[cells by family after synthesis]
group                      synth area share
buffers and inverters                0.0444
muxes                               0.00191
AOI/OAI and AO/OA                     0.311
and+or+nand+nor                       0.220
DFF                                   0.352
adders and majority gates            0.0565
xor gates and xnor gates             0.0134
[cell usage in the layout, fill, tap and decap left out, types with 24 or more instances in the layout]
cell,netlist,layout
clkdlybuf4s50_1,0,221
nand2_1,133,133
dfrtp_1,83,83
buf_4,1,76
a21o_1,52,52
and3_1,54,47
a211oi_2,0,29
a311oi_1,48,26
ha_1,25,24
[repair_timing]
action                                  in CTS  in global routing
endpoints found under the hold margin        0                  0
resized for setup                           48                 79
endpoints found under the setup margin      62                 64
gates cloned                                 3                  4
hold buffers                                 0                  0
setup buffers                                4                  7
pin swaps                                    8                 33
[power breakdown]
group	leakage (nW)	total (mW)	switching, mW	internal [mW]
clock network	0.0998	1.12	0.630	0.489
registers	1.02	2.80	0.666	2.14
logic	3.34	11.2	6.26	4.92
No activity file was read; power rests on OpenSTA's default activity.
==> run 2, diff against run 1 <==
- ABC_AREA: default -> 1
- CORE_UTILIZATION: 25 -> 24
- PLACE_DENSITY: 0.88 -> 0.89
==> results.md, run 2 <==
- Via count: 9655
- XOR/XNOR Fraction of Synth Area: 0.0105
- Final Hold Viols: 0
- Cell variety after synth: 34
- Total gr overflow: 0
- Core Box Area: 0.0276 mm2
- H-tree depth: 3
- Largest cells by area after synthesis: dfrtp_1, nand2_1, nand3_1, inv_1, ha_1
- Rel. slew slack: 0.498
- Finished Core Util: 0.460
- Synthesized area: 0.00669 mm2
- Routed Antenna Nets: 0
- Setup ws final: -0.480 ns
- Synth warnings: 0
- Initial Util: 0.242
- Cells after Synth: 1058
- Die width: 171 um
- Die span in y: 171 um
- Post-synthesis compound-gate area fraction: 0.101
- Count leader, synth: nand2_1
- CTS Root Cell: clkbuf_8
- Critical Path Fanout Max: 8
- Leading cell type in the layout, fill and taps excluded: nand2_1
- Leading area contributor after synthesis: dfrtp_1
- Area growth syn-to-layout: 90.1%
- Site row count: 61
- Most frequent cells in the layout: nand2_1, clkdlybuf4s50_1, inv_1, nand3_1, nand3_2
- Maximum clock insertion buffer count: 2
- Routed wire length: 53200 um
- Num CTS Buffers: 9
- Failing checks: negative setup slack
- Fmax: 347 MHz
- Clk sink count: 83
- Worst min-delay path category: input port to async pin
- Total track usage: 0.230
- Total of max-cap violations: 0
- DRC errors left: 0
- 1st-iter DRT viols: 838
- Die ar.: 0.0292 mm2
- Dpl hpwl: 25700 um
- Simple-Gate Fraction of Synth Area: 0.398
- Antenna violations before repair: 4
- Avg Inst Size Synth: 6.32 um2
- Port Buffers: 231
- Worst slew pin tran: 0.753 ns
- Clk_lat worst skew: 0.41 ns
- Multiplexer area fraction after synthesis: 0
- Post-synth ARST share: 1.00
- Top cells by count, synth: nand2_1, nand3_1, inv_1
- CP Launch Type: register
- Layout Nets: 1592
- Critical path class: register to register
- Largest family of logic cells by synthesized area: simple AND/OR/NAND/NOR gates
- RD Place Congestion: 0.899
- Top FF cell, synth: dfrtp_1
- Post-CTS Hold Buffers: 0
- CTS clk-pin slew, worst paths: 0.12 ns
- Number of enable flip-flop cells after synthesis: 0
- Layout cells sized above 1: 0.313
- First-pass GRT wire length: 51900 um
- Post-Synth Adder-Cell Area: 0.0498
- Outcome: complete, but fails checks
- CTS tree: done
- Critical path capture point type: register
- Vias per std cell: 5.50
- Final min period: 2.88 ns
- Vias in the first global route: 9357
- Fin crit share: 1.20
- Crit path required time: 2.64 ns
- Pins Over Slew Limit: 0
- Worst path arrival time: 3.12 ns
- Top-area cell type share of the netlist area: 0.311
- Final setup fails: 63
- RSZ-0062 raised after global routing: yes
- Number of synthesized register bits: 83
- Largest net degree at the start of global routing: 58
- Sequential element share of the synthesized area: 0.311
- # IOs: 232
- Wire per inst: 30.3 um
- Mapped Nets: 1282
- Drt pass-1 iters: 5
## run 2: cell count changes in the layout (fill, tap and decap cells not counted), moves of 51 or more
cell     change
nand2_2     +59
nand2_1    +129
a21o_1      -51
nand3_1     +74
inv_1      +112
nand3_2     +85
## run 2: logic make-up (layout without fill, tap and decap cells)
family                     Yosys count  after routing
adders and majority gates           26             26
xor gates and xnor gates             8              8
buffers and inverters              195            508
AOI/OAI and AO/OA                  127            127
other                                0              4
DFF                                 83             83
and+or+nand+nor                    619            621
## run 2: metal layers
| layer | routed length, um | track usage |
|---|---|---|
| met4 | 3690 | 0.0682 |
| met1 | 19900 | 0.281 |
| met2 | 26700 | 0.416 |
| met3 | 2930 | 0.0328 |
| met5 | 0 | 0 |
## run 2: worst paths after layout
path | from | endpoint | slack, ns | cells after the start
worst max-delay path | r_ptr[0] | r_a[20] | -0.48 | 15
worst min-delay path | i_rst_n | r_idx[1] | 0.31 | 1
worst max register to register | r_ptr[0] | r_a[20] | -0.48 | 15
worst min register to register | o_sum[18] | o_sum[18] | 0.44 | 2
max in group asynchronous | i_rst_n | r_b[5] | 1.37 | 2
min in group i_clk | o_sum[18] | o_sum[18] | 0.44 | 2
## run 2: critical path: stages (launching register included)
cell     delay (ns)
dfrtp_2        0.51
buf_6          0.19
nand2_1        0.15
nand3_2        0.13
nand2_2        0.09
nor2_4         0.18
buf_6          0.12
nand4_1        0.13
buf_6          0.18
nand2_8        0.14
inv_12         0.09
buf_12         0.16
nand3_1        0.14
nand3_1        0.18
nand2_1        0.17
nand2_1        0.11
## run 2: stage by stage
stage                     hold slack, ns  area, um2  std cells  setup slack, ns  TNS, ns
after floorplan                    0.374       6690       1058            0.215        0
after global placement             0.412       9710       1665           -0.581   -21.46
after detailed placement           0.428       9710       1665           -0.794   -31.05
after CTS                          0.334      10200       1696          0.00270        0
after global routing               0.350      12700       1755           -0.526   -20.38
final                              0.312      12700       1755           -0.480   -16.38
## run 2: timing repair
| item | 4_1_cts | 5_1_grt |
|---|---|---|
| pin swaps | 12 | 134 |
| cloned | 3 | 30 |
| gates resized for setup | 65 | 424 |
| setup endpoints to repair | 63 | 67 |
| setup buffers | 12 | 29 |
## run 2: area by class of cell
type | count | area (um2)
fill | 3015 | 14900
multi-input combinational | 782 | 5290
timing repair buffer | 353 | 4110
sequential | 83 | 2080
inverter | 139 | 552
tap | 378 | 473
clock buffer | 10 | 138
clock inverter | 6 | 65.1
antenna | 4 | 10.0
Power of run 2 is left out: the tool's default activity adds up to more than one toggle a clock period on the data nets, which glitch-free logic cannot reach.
<file path="config.mk">
export PLATFORM = sky130hd
export DESIGN_NAME = pipe_adder_flat
export DESIGN_NICKNAME = d
export VERILOG_FILES = /design/src/rtl/pipe_adder_pkg.sv /design/src/rtl/pipe_adder_if.sv /design/src/rtl/pipe_adder_stage.sv /design/src/rtl/pipe_adder.sv /design/src/flat_wrapper.sv
export SDC_FILE = /design/constraint.sdc
export NUM_CORES = 1
export LEC_CHECK = 0
export ABC_AREA = 0
export ABC_CLOCK_PERIOD_IN_PS = 5300
export CORE_ASPECT_RATIO = 0.9
export CORE_UTILIZATION = 60
export CTS_CLUSTER_SIZE = 14
export DETAILED_ROUTE_END_ITERATION = 6
export PLACE_DENSITY = 0.85
export SLEW_MARGIN = 20
export SYNTH_ARGS = -nofsm -noshare
export SYNTH_HDL_FRONTEND = slang
export SYNTH_SLANG_ARGS = --single-unit
</file>
<file path="constraint.sdc">
create_clock -name clk -period 5.3 [get_ports clk]
set_clock_uncertainty 0.2 [all_clocks]
set_input_delay 0.795 -clock clk [delete_from_list [all_inputs] [get_ports clk]]
set_output_delay 0.795 -clock clk [all_outputs]
set_load 0.005 [all_outputs]
</file>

________________

• [Task to complete] What you return must be the lines above that run from the line with "- Top cells" to the line with "met5 | 0 | 0 |", inclusive, each copied exactly.

• [Answer box]
- Top cells by count, synth: nand2_1, nand3_1, inv_1
- CP Launch Type: register
- Layout Nets: 1592
- Critical path class: register to register
- Largest family of logic cells by synthesized area: simple AND/OR/NAND/NOR gates
- RD Place Congestion: 0.899
- Top FF cell, synth: dfrtp_1
- Post-CTS Hold Buffers: 0
- CTS clk-pin slew, worst paths: 0.12 ns
- Number of enable flip-flop cells after synthesis: 0
- Layout cells sized above 1: 0.313
- First-pass GRT wire length: 51900 um
- Post-Synth Adder-Cell Area: 0.0498
- Outcome: complete, but fails checks
- CTS tree: done
- Critical path capture point type: register
- Vias per std cell: 5.50
- Final min period: 2.88 ns
- Vias in the first global route: 9357
- Fin crit share: 1.20
- Crit path required time: 2.64 ns
- Pins Over Slew Limit: 0
- Worst path arrival time: 3.12 ns
- Top-area cell type share of the netlist area: 0.311
- Final setup fails: 63
- RSZ-0062 raised after global routing: yes
- Number of synthesized register bits: 83
- Largest net degree at the start of global routing: 58
- Sequential element share of the synthesized area: 0.311
- # IOs: 232
- Wire per inst: 30.3 um
- Mapped Nets: 1282
- Drt pass-1 iters: 5
## run 2: cell count changes in the layout (fill, tap and decap cells not counted), moves of 51 or more
cell     change
nand2_2     +59
nand2_1    +129
a21o_1      -51
nand3_1     +74
inv_1      +112
nand3_2     +85
## run 2: logic make-up (layout without fill, tap and decap cells)
family                     Yosys count  after routing
adders and majority gates           26             26
xor gates and xnor gates             8              8
buffers and inverters              195            508
AOI/OAI and AO/OA                  127            127
other                                0              4
DFF                                 83             83
and+or+nand+nor                    619            621
## run 2: metal layers
| layer | routed length, um | track usage |
|---|---|---|
| met4 | 3690 | 0.0682 |
| met1 | 19900 | 0.281 |
| met2 | 26700 | 0.416 |
| met3 | 2930 | 0.0328 |
| met5 | 0 | 0 |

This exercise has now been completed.